Well, they survive but with warped minds. They have been taught nothing other than domestic violence. They vow never to be like the offending parent but they soon realize how deep the psychological effect of their past is eating into their present and future happiness. The first disappointment comes when they find themselves hitting their partner, long before they even wish to get married. Or those with a little more self control, exercise a high level of decorum until they get married and the changes embedded in marital relationships begin to show up. They hate themselves for thinking wicked thoughts and for hurting their spouses and even their precious children. They are the abusers, the villains, the ones society speak against. And no one, just nobody wants to hear their story. No one is willing to help them heal. Everyone wishes them dead!
And so, they wallow deeper and deeper in their hideous shell; rejected and neglected by family and society. The result is that they begin to wreck more havoc or even commit murder! Those that end up with them as partners or lovers even make it worse by showing their love in the worst kind of way. Covering up for an abuser for whatever reason is as good as hating the abuser. If things deteriorate to the point of extreme brutality or even murder, you have just sentenced the one you claim to love to jail or to death!
Also, when children are involved, it is wisdom to take them away from the abuser in order to break the viscous cycle of the abuser’s past. Take bold steps; take right steps. Don’t die in silence! Get help; financial help, material help, protective custody…whatever it takes, just do it! Help the abuser stop the abuse. Silence is a boost to continuous battering and physical abuse. When life is been threatened, find a way to separate homes. Issues like this could be very complicated, but they can always be sorted out. Don’t allow social status, religious belief or even the fear of raising your kids in a broken relationship make you take the wrong steps. Help the abuser, help the children, and help yourself by speaking out and getting help. And for those been battered in pre – marital relationships; it is foolishness to notice any form of brutality in your partner and still dive into marriage with such a person without helping the person overcome their issues first. It is better to walk away from the relationship than to end up with a messed up life or even dead!

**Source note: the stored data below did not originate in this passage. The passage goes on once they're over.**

$ cat src/hw/tamaPet.sv
// Top of the virtual pet core; connect raw buttons and switches, read mood and need levels
`timescale 1ns/1ps

module tamaPet (
	input  logic       clk,
	input  logic       rst,
	input  logic       sleepBtn,
	input  logic       awakeBtn,
	input  logic       feedBtn,
	input  logic       playBtn,
	input  logic       testBtn,
	input  logic       playSwitch,
	input  logic [3:0] testCode,
	output logic [3:0] mood,
	output logic [2:0] energy,
	output logic [2:0] hunger,
	output logic [2:0] fun
);

	logic       sleepPulse;
	logic       awakePulse;
	logic       feedPulse;
	logic       playPulse;
	logic       testPulse;
	logic       playLevel;
	logic [3:0] testCodeSync;

	petNeedsIf needsBus ();

	buttonSync u_buttonSync (
		.clk          (clk),
		.rst          (rst),
		.sleepBtn     (sleepBtn),
		.awakeBtn     (awakeBtn),
		.feedBtn      (feedBtn),
		.playBtn      (playBtn),
		.testBtn      (testBtn),
		.playSwitch   (playSwitch),
		.testCode     (testCode),
		.sleepPulse   (sleepPulse),
		.awakePulse   (awakePulse),
		.feedPulse    (feedPulse),
		.playPulse    (playPulse),
		.testPulse    (testPulse),
		.playLevel    (playLevel),
		.testCodeSync (testCodeSync)
	);

	moodFsm u_moodFsm (
		.clk          (clk),
		.rst          (rst),
		.sleepPulse   (sleepPulse),
		.awakePulse   (awakePulse),
		.playPulse    (playPulse),
		.testPulse    (testPulse),
		.playLevel    (playLevel),
		.testCodeSync (testCodeSync),
		.needs        (needsBus.moodSide)
	);

	// Feeding bypasses the mood machine
	needsKeeper u_needsKeeper (
		.clk       (clk),
		.rst       (rst),
		.feedPulse (feedPulse),
		.needs     (needsBus.keeper)
	);

	assign mood   = needsBus.mood;
	assign energy = needsBus.energy;
	assign hunger = needsBus.hunger;
	assign fun    = needsBus.fun;

endmodule
===== src/design/adc_rx_pkg.sv =====
`default_nettype none

package adc_rx_pkg;

  ////////////////////
  // widths
  ////////////////////

  // one ddr lane, one edge
  localparam int LANE_W = 7;
  // left-justified sample, two low bits zero
  localparam int SAMPLE_W = 16;
  // status level field, bits 15:8
  localparam int LVL_W = 8;
  // drop count
  localparam int DROP_W = 16;

  ////////////////////
  // converter pins
  ////////////////////

  // rise half = even bits, fall half = odd bits
  typedef struct packed {
    logic [LANE_W-1:0] rise;
    logic [LANE_W-1:0] fall;
  } lane_pair_t;

  typedef struct packed {
    lane_pair_t a;
    lane_pair_t b;
    // out of range pin
    logic       ovr;
  } adc_pins_t;

  // channel a on top, b below
  typedef struct packed {
    logic [SAMPLE_W-1:0] a;
    logic [SAMPLE_W-1:0] b;
  } sample_word_t;

  ////////////////////
  // apb
  ////////////////////

  typedef struct packed {
    logic        psel;
    logic        penable;
    logic        pwrite;
    logic [3:0]  paddr;
    logic [31:0] pwdata;
  } apb_req_t;

  typedef struct packed {
    logic [31:0] prdata;
    logic        pready;
    logic        pslverr;
  } apb_rsp_t;

  // register map, byte addresses
  typedef enum logic [3:0] {
    REG_CTRL   = 4'h0,
    REG_STATUS = 4'h4,
    REG_DATA   = 4'h8,
    REG_DROPS  = 4'hC
  } reg_addr_e;

  // slave states, one wait state per transfer
  typedef enum logic [1:0] {
    IDLE,
    ACCESS,
    RESPOND
  } apb_state_e;

endpackage

`default_nettype wire


===== src/design/sample_assembler.sv =====
`default_nettype none

module sample_assembler (
  input  logic                     adc0_clk,
  input  logic                     cfg_rst,
  input  adc_rx_pkg::adc_pins_t    adc_in,
  input  logic                     enable,
  output adc_rx_pkg::sample_word_t word,
  output logic                     word_valid,
  output logic                     ovr_seen
);

  import adc_rx_pkg::*;

  // stage 1 capture
  lane_pair_t          lane_a_q;
  lane_pair_t          lane_b_q;
  // stage 2 interleave
  logic [SAMPLE_W-1:0] samp_a_q;
  logic [SAMPLE_W-1:0] samp_b_q;

  // odd bits from the fall half, even bits from the rise half
  // bit 2k+3 <- fall[k], bit 2k+2 <- rise[k]
  function automatic logic [SAMPLE_W-1:0] interleave(input lane_pair_t p);
    logic [SAMPLE_W-1:0] s;
    s = '0;
    for (int k = 0; k < LANE_W; k++) begin
      s[2*k+3] = p.fall[k];
      s[2*k+2] = p.rise[k];
    end
    // bits 1:0 stay zero
    return s;
  endfunction

  ////////////////////
  // datapath
  ////////////////////

  always_ff @(posedge adc0_clk) begin
    // capture both lane pairs on the same edge
    lane_a_q <= adc_in.a;
    lane_b_q <= adc_in.b;
    // build the samples
    samp_a_q <= interleave(lane_a_q);
    samp_b_q <= interleave(lane_b_q);
    // pack, a over b
    word.a   <= samp_a_q;
    word.b   <= samp_b_q;
  end

  ////////////////////
  // control
  ////////////////////

  always_ff @(posedge adc0_clk or posedge cfg_rst) begin
    if (cfg_rst) begin
      word_valid <= 1'b0;
      ovr_seen   <= 1'b0;
    end else begin
      // strobe sits with the pack stage
      word_valid <= enable;
      // ovr pin registered once, flag sets one edge later
      ovr_seen   <= adc_in.ovr;
    end
  end

endmodule

`default_nettype wire


===== src/design/sample_fifo.sv =====
`default_nettype none

module sample_fifo #(
  parameter int FIFO_DEPTH = 16
) (
  input  logic                          adc0_clk,
  input  logic                          cfg_rst,
  input  adc_rx_pkg::sample_word_t      wr_word,
  input  logic                          wr_valid,
  input  logic                          pop,
  output adc_rx_pkg::sample_word_t      rd_word,
  output logic                          empty,
  output logic                          full,
  output logic [adc_rx_pkg::LVL_W-1:0]  level,
  output logic                          drop
);

  import adc_rx_pkg::*;

  localparam int PTR_W = (FIFO_DEPTH > 1) ? $clog2(FIFO_DEPTH) : 1;
  localparam int CNT_W = $clog2(FIFO_DEPTH + 1);
  localparam logic [PTR_W-1:0] LAST = PTR_W'(FIFO_DEPTH - 1);

  sample_word_t     mem [FIFO_DEPTH];
  logic [PTR_W-1:0] wr_ptr;
  logic [PTR_W-1:0] rd_ptr;
  logic [CNT_W-1:0] count;
  logic             do_wr;
  logic             do_rd;

  // no back-pressure, a word arriving while full is lost
  assign do_wr = wr_valid & ~full;
  assign drop  = wr_valid & full;
  // pop on empty is ignored
  assign do_rd = pop & ~empty;

  assign empty = (count == '0);
  assign full  = (count == CNT_W'(FIFO_DEPTH));
  assign level = LVL_W'(count);

  ////////////////////
  // storage
  ////////////////////

  always_ff @(posedge adc0_clk) begin
    if (do_wr) begin
      mem[wr_ptr] <= wr_word;
    end
    // registered read, valid the cycle after pop
    if (do_rd) begin
      rd_word <= mem[rd_ptr];
    end
  end

  ////////////////////
  // pointers, count
  ////////////////////

  always_ff @(posedge adc0_clk or posedge cfg_rst) begin
    if (cfg_rst) begin
      wr_ptr <= '0;
      rd_ptr <= '0;
      count  <= '0;
    end else begin
      if (do_wr) begin
        wr_ptr <= (wr_ptr == LAST) ? '0 : wr_ptr + 1'b1;
      end
      if (do_rd) begin
        rd_ptr <= (rd_ptr == LAST) ? '0 : rd_ptr + 1'b1;
      end
      // simultaneous push and pop leaves count alone
      case ({do_wr, do_rd})
        2'b10:   count <= count + 1'b1;
        2'b01:   count <= count - 1'b1;
        default: count <= count;
      endcase
    end
  end

endmodule

`default_nettype wire


===== src/design/drop_counter.sv =====
`default_nettype none

module drop_counter (
  input  logic                          adc0_clk,
  input  logic                          cfg_rst,
  input  logic                          drop,
  input  logic                          clear,
  output logic [adc_rx_pkg::DROP_W-1:0] drops
);

  import adc_rx_pkg::*;

  logic at_max;

  // stick at all ones
  assign at_max = &drops;

  ////////////////////
  // count
  ////////////////////

  always_ff @(posedge adc0_clk or posedge cfg_rst) begin
    if (cfg_rst) begin
      drops <= '0;
    end else if (clear) begin
      // host clear wins over a drop in the same cycle
      drops <= '0;
    end else if (drop && !at_max) begin
      drops <= drops + 1'b1;
    end
  end

endmodule

`default_nettype wire


===== src/design/apb_reg_fsm.sv =====
`default_nettype none

module apb_reg_fsm (
  input  logic                          adc0_clk,
  input  logic                          cfg_rst,
  input  adc_rx_pkg::apb_req_t          apb_req,
  output adc_rx_pkg::apb_rsp_t          apb_rsp,
  input  logic                          ovr_seen,
  input  adc_rx_pkg::sample_word_t      rd_word,
  input  logic                          empty,
  input  logic                          full,
  input  logic [adc_rx_pkg::LVL_W-1:0]  level,
  input  logic [adc_rx_pkg::DROP_W-1:0] drops,
  output logic                          enable,
  output logic                          pop,
  output logic                          clear
);

  import adc_rx_pkg::*;

  apb_state_e  state;
  reg_addr_e   addr;
  logic        in_access;
  logic        wr_acc;
  logic        rd_acc;
  logic [31:0] rd_val;
  logic        acc_err;
  // response registers
  logic [31:0] rdata_q;
  logic        err_q;
  logic        data_q;
  logic        ovr_flag;

  assign addr      = reg_addr_e'(apb_req.paddr);
  assign in_access = (state == ACCESS);
  assign wr_acc    = in_access & apb_req.pwrite;
  assign rd_acc    = in_access & ~apb_req.pwrite;

  ////////////////////
  // bus fsm
  ////////////////////

  always_ff @(posedge adc0_clk or posedge cfg_rst) begin
    if (cfg_rst) begin
      state <= IDLE;
    end else begin
      case (state)
        // setup phase seen, access phase follows
        IDLE:    if (apb_req.psel && !apb_req.penable) state <= ACCESS;
        // one wait state
        ACCESS:  state <= RESPOND;
        // pready for exactly one cycle
        RESPOND: state <= IDLE;
        default: state <= IDLE;
      endcase
    end
  end

  ////////////////////
  // decode
  ////////////////////

  always_comb begin
    rd_val  = '0;
    acc_err = 1'b0;
    case (addr)
      REG_CTRL:   rd_val = {31'd0, enable};
      REG_STATUS: rd_val = {16'd0, level, 5'd0, ovr_flag, full, empty};
      // read of an empty buffer errors and returns 0
      REG_DATA:   acc_err = ~apb_req.pwrite & empty;
      REG_DROPS:  rd_val = {{(32-DROP_W){1'b0}}, drops};
      default:    acc_err = 1'b1;
    endcase
  end

  // pop in ACCESS, word lands in rd_word for RESPOND
  assign pop   = rd_acc & (addr == REG_DATA) & ~empty;
  // any write to DROPS
  assign clear = wr_acc & (addr == REG_DROPS);

  ////////////////////
  // control, status
  ////////////////////

  always_ff @(posedge adc0_clk or posedge cfg_rst) begin
    if (cfg_rst) begin
      enable   <= 1'b0;
      ovr_flag <= 1'b0;
      err_q    <= 1'b0;
      data_q   <= 1'b0;
    end else begin
      if (wr_acc && addr == REG_CTRL) begin
        enable <= apb_req.pwdata[0];
      end
      // sticky, a new ovr beats the write-one clear
      if (ovr_seen) begin
        ovr_flag <= 1'b1;
      end else if (wr_acc && addr == REG_STATUS && apb_req.pwdata[2]) begin
        ovr_flag <= 1'b0;
      end
      // held only through RESPOND
      err_q  <= in_access & acc_err;
      data_q <= pop;
    end
  end

  // read data for the register reads
  always_ff @(posedge adc0_clk) begin
    if (in_access) begin
      rdata_q <= rd_acc ? rd_val : '0;
    end
  end

  always_comb begin
    apb_rsp.prdata  = data_q ? rd_word : rdata_q;
    apb_rsp.pready  = (state == RESPOND);
    apb_rsp.pslverr = err_q;
  end

endmodule

`default_nettype wire


===== src/design/adc_rx_top.sv =====
`default_nettype none

module adc_rx_top #(
  parameter int FIFO_DEPTH = 16
) (
  input  logic                  adc0_clk,
  input  logic                  cfg_rst,
  input  adc_rx_pkg::adc_pins_t adc_in,
  input  adc_rx_pkg::apb_req_t  apb_req,
  output adc_rx_pkg::apb_rsp_t  apb_rsp
);

  import adc_rx_pkg::*;

  // assembler to buffer
  sample_word_t      word;
  logic              word_valid;
  logic              ovr_seen;
  // buffer to registers
  sample_word_t      rd_word;
  logic              empty;
  logic              full;
  logic [LVL_W-1:0]  level;
  logic              drop;
  // registers back out
  logic              enable;
  logic              pop;
  logic              clear;
  logic [DROP_W-1:0] drops;

  ////////////////////
  // capture path
  ////////////////////

  sample_assembler i_asm (
    .adc0_clk   (adc0_clk),
    .cfg_rst    (cfg_rst),
    .adc_in     (adc_in),
    .enable     (enable),
    .word       (word),
    .word_valid (word_valid),
    .ovr_seen   (ovr_seen)
  );

  sample_fifo #(
    .FIFO_DEPTH (FIFO_DEPTH)
  ) i_fifo (
    .adc0_clk (adc0_clk),
    .cfg_rst  (cfg_rst),
    .wr_word  (word),
    .wr_valid (word_valid),
    .pop      (pop),
    .rd_word  (rd_word),
    .empty    (empty),
    .full     (full),
    .level    (level),
    .drop     (drop)
  );

  drop_counter i_drops (
    .adc0_clk (adc0_clk),
    .cfg_rst  (cfg_rst),
    .drop     (drop),
    .clear    (clear),
    .drops    (drops)
  );

  ////////////////////
  // host side
  ////////////////////

  apb_reg_fsm i_regs (
    .adc0_clk (adc0_clk),
    .cfg_rst  (cfg_rst),
    .apb_req  (apb_req),
    .apb_rsp  (apb_rsp),
    .ovr_seen (ovr_seen),
    .rd_word  (rd_word),
    .empty    (empty),
    .full     (full),
    .level    (level),
    .drops    (drops),
    .enable   (enable),
    .pop      (pop),
    .clear    (clear)
  );

endmodule

`default_nettype wire
$ cat src/logic/mmc5_chr_map.sv
// CHR address translation into 1 kB pages and nametable mirroring to internal VRAM
`timescale 1ns/1ps

module mmc5_chr_map (
	input  mmc5_pkg::ppu_addr_t chr_addr_i,
	mmc5_cfg_if.chr             cfg,
	output mmc5_pkg::mem_addr_t chr_addr_o,
	output logic                vram_a10_o,
	output logic                vram_ce_o
);
	import mmc5_pkg::*;

	chr_bank_t page;
	nt_src_t   nt;  // Field for the addressed nametable

	always_comb begin
		case (cfg.chr_mode)
			// 8 kB from bank 7
			MODE_32K:    page = {cfg.chr_bank[7][9:3], chr_addr_i[12:10]};
			// 4 kB, banks 3 and 7
			MODE_16K:    page = {cfg.chr_bank[{chr_addr_i[12], 2'b11}][9:2], chr_addr_i[11:10]};
			// 2 kB, banks 1, 3, 5 and 7
			MODE_16K_8K: page = {cfg.chr_bank[{chr_addr_i[12:11], 1'b1}][9:1], chr_addr_i[10]};
			default:     page = cfg.chr_bank[chr_addr_i[12:10]];
		endcase
	end

	assign chr_addr_o = {2'b10, page, chr_addr_i[9:0]};

	assign nt = cfg.mirroring[chr_addr_i[11:10]];

	assign vram_a10_o = nt[0];
	assign vram_ce_o  = chr_addr_i[13] & ~nt[1];  // ExRAM and fill codes disable VRAM

endmodule

$ cat src/logic/mmc5_scanline.sv
// In-frame and scanline detection from repeated nametable reads, with IRQ pending flag
`timescale 1ns/1ps

module mmc5_scanline (
	input  logic                clk,
	input  logic                arst_n_i,
	input  mmc5_pkg::ppu_addr_t chr_addr_i,
	input  logic                chr_rd_i,
	mmc5_cfg_if.scan            cfg,
	input  logic                stat_read_i,
	output logic                in_frame_o,
	output logic                irq_pending_o
);
	import mmc5_pkg::*;

	logic        rd_q;
	logic [11:0] nt_addr_q;  // Offset of the previous read
	logic [$clog2(NT_MATCH_COUNT+1)-1:0]  nt_cnt;
	logic [$clog2(IDLE_EXIT_CYCLES)-1:0] idle_cnt;
	scanline_t   scanline, next_line;
	logic        rd_edge, is_nt, hit, enter, leave, line_inc;

	assign rd_edge   = chr_rd_i & ~rd_q;
	assign is_nt     = (chr_addr_i[13:12] == 2'b10);  // $2000-$2FFF
	assign next_line = scanline + 1'b1;

	// Read after a full run of matches, its address does not matter
	assign hit      = rd_edge && (nt_cnt == NT_MATCH_COUNT);
	assign enter    = hit && !in_frame_o;
	assign line_inc = hit && in_frame_o && (scanline != LAST_SCANLINE);
	assign leave    = (hit && in_frame_o && scanline == LAST_SCANLINE) ||
	                  (in_frame_o && !chr_rd_i && idle_cnt == IDLE_EXIT_CYCLES - 1);

	always_ff @(posedge clk) begin
		if (rd_edge)
			nt_addr_q <= chr_addr_i[11:0];
	end

	always_ff @(posedge clk or negedge arst_n_i) begin
		if (!arst_n_i) begin
			rd_q          <= 1'b0;
			nt_cnt        <= '0;
			idle_cnt      <= '0;
			scanline      <= '0;
			in_frame_o    <= 1'b0;
			irq_pending_o <= 1'b0;
		end else begin
			rd_q     <= chr_rd_i;
			idle_cnt <= (chr_rd_i || !in_frame_o) ? '0 : idle_cnt + 1'b1;

			if (leave || hit)
				nt_cnt <= '0;
			else if (rd_edge) begin
				if (!is_nt)
					nt_cnt <= '0;
				else if (nt_cnt == 0 || nt_addr_q == chr_addr_i[11:0])
					nt_cnt <= nt_cnt + 1'b1;
				else
					nt_cnt <= 1;  // New address starts a new run
			end

			if (leave)
				in_frame_o <= 1'b0;
			else if (enter)
				in_frame_o <= 1'b1;

			if (enter)
				scanline <= '0;
			else if (line_inc)
				scanline <= next_line;

			if (leave)
				irq_pending_o <= 1'b0;
			else if (line_inc && next_line == cfg.irq_line)
				irq_pending_o <= 1'b1;
			else if (stat_read_i)
				irq_pending_o <= 1'b0;  // Cleared by a $5204 read
		end
	end

	a_scanline_range: assert property (@(posedge clk) disable iff (!arst_n_i)
		scanline <= LAST_SCANLINE)
		else $error("scanline beyond LAST_SCANLINE");

endmodule

$ cat src/logic/mmc5_top.sv
// MMC5 banking and scanline core, CPU side on Wishbone classic
`timescale 1ns/1ps

module mmc5_top (
	input  logic                clk,
	input  logic                arst_n_i,
	input  logic                wb_cyc_i,
	input  logic                wb_stb_i,
	input  logic                wb_we_i,
	input  mmc5_pkg::cpu_addr_t wb_adr_i,
	input  mmc5_pkg::cpu_data_t wb_dat_i,
	output mmc5_pkg::cpu_data_t wb_dat_o,
	output logic                wb_ack_o,
	input  mmc5_pkg::ppu_addr_t chr_addr_i,
	input  logic                chr_rd_i,
	output mmc5_pkg::mem_addr_t prg_addr_o,
	output logic                prg_allow_o,
	output mmc5_pkg::mem_addr_t chr_addr_o,
	output logic                vram_a10_o,
	output logic                vram_ce_o,
	output logic                irq_o
);

	logic in_frame;
	logic irq_pending;
	logic stat_read;

	mmc5_cfg_if cfg_bus ();

	mmc5_regs u_regs (
		.clk           (clk),
		.arst_n_i      (arst_n_i),
		.wb_cyc_i      (wb_cyc_i),
		.wb_stb_i      (wb_stb_i),
		.wb_we_i       (wb_we_i),
		.wb_adr_i      (wb_adr_i),
		.wb_dat_i      (wb_dat_i),
		.wb_dat_o      (wb_dat_o),
		.wb_ack_o      (wb_ack_o),
		.cfg           (cfg_bus.regs),
		.in_frame_i    (in_frame),
		.irq_pending_i (irq_pending),
		.stat_read_o   (stat_read),
		.irq_o         (irq_o)
	);

	mmc5_prg_map u_prg_map (
		.wb_adr_i    (wb_adr_i),
		.wb_we_i     (wb_we_i),
		.cfg         (cfg_bus.prg),
		.prg_addr_o  (prg_addr_o),
		.prg_allow_o (prg_allow_o)
	);

	mmc5_chr_map u_chr_map (
		.chr_addr_i (chr_addr_i),
		.cfg        (cfg_bus.chr),
		.chr_addr_o (chr_addr_o),
		.vram_a10_o (vram_a10_o),
		.vram_ce_o  (vram_ce_o)
	);

	mmc5_scanline u_scanline (
		.clk           (clk),
		.arst_n_i      (arst_n_i),
		.chr_addr_i    (chr_addr_i),
		.chr_rd_i      (chr_rd_i),
		.cfg           (cfg_bus.scan),
		.stat_read_i   (stat_read),
		.in_frame_o    (in_frame),
		.irq_pending_o (irq_pending)
	);

endmodule
File: src/logic/arbiter.sv
// switch allocator of a five-port mesh router, buffers and crossbar live outside
// credit_i must be high only when the downstream buffer takes a flit this cycle
`timescale 1ns/1ns
`include "router_settings.svh"

module arbiter (
	input  logic                                      clk,
	input  logic                                      arst_n_i,
	input  route_pkg::coord_t                         router_addr_i,
	input  route_pkg::in_status_t [`ROUTER_PORTS-1:0] in_status_i,
	input  logic [`ROUTER_PORTS-1:0]                  credit_i,
	output logic [`ROUTER_PORTS-1:0]                  read_o,
	output route_pkg::port_id_t [`ROUTER_PORTS-1:0]   nexthop_o,
	output arb_pkg::xbar_grant_t [`ROUTER_PORTS-1:0]  grant_o
);

	localparam int PORTS = `ROUTER_PORTS;

	arb_pkg::route_req_t [PORTS-1:0] reqs;     // one request per input
	logic [PORTS-1:0]                out_read; // read strobe per output

	// route stage, indexed by input port
	for (genvar gi = 0; gi < PORTS; gi++) begin : g_in
		input_route_ctrl u_route (
			.clk           (clk),
			.arst_n_i      (arst_n_i),
			.router_addr_i (router_addr_i),
			.status_i      (in_status_i[gi]),
			.read_i        (read_o[gi]),
			.req_o         (reqs[gi]),
			.nexthop_o     (nexthop_o[gi])
		);
	end

	// switch arbiters, indexed by output port
	for (genvar go = 0; go < PORTS; go++) begin : g_out
		rr_output_arbiter #(
			.OUT_PORT (route_pkg::port_id_t'(go))
		) u_arb (
			.clk      (clk),
			.arst_n_i (arst_n_i),
			.reqs_i   (reqs),
			.credit_i (credit_i[go]),
			.grant_o  (grant_o[go]),
			.read_o   (out_read[go])
		);
	end

	// an input asks for one output only, so at most one term is ever set
	always_comb begin
		read_o = '0;
		for (int i = 0; i < PORTS; i++) begin
			for (int o = 0; o < PORTS; o++) begin
				if (out_read[o] && (grant_o[o].src == route_pkg::port_id_t'(i))) begin
					read_o[i] = 1'b1;
				end
			end
		end
	end

endmodule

At the very beginning stage of the abuser’s abusive actions, such a person should be advised to go for counselling and rehabilitation. With willingness and love, and abuser’s warped mind can be helped to adjust to a normal life. If at some point in the process, the abuser starts getting very offensive to a point of disfiguring their spouse or kids, or if sexual abuse on the kids and siblings becomes an inclusive issue, then maintaining separate homes (with the help of the law) is an option. If it gets to a point of criminal brutality, going to jail is better than continuous crime and threat to lives and property. The help of the law is necessary in the sense that, some abusers get so brutal as to visit their spouse in their new house to vent their anger as regards the reason for separation. Most times, they end up causing more harm than they did before the separation. Or, alternatively, hiding under the shelter of a trusted family member could also be an option.
The abuser is a person. Help him or her stop the negative habit by speaking out to the right sources. Love the abuser by getting help… “Oftentimes, we don’t like the negative habits our parents had. But we end up just like them before we know it”.